Ennui

“There are moments when faced with our lack of success, I wonder whether we are failures, proud but impotent. One thing reassures me as to our value: the boredom that afflicts us.  It is the hall-mark of quality in modern men.” Edmund and Jules De Goncourt

boredomOdd that for the nineteenth century, a period teeming with scientific progress,  great art and literature, that the characteristic tone of  many of the writers is one of exhaustion. The Goncourts  clung to their boredom as a badge of breeding. If ennui were to be commemorated in a coat of arms you’d need a winged absinthe bottle and the sign of a pawn shop. The Goncourt brothers led lives totally opposed to principles of physical and spiritual hygiene.  They smelled rotting meat in the bedroom and realized it was the smell of their own bodies.

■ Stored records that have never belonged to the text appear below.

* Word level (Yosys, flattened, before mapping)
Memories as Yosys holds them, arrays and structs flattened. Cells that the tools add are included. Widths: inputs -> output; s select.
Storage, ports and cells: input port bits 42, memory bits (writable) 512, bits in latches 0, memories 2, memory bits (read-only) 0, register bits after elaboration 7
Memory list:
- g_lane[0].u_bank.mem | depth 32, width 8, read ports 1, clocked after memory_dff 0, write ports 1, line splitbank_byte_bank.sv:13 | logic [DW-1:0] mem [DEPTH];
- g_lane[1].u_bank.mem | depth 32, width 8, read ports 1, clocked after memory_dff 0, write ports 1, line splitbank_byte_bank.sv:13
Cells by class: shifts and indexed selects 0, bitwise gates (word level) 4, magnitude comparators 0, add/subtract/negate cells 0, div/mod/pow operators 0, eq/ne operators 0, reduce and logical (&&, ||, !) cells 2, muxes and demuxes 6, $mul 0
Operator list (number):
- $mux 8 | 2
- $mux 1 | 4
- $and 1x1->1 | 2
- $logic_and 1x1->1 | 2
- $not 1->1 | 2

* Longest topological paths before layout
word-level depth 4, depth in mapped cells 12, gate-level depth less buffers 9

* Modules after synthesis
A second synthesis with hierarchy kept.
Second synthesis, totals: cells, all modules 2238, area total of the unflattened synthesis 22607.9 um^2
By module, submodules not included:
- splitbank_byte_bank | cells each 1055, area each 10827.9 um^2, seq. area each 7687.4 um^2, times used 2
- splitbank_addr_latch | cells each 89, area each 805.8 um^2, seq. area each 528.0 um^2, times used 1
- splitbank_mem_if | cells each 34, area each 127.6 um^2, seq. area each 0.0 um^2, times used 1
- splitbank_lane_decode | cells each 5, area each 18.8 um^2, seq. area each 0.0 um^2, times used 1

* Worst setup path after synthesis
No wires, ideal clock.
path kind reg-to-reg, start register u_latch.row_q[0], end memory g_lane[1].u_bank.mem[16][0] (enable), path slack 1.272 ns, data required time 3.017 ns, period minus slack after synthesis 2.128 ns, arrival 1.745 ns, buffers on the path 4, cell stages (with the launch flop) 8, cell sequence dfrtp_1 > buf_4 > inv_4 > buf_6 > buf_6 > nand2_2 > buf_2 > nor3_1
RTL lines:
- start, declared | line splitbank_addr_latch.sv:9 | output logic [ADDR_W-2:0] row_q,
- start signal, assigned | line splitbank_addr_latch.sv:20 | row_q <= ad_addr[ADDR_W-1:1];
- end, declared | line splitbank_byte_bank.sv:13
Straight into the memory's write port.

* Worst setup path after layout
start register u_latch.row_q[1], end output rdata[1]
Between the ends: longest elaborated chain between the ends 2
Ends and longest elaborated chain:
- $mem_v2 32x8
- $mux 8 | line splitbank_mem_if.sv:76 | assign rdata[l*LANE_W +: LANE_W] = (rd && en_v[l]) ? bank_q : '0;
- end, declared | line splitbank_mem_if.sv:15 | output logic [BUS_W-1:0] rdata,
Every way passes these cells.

The age of boredom surely is today when things really are in decline. There aren’t even any men of quality to bemoan the passing of  time, they’re too busy on the internet or, perhaps like me, they type in google, watch the flashing cursor and realize they have nothing left to look up. In a world of knowledge there is nothing we want to know, surely a sign of ennui and information overkill. A little boy in the library told me he preferred to do his homework online because the books  at Grey Gables are unreliable, the information is untrustworthy and who are these authors anyway.

Here at Grey Gables the boredom collects under windows by the glossy face-on displays of cookery books. The tatty carousel loaded with books about mental breakdown forces a yawn, even from the over-caffeinated. Each day I have to rouse the sleeping  men and women, slumped  in their vinyl chairs, heads thrown back, mouths hanging open, blasting out a furnace of snores. They come too with a jolt, a kick of the leg and a whispered obscenity. Usually indignant, ‘ I wasn’t sleeping… how dare you… I was having a think… I will take my sleeping elsewhere…’ I  actually enjoy waking the sleepers. Part of the sadism and heart-hardening of working with the general public and their predictable and (yawn) boring excuses. But one woman didn’t fit. Attractive, well-dressed with shiny black boots she was thrown diagonally across her chair by the notice board, deep in one of those heavy annihilating sleeps.   I didn’t want to wake her. Was it because her boredom and dress denoted a different pedigree,  a natural ruler?  A descendant of illustrious ennui sufferers from the nineteenth century to the present day? When I did she smiled.  ‘Young man, I think it’s time the library rethought its policy on sleeping. At home, one always sleeps in the library after lunch.’

I was put in my place. She waltzed out and I had a vision of a panelled room , a fire flickering and the gilt lettering tingling on spines of books bound in green Morocco. There were three generations asleep in armchairs next to each other, books open in their laps. It was only when I popped out for lunch in the public garden that I spotted those shiny boots,  she had been felled by sleep suddenly and was snoring in the flower bed.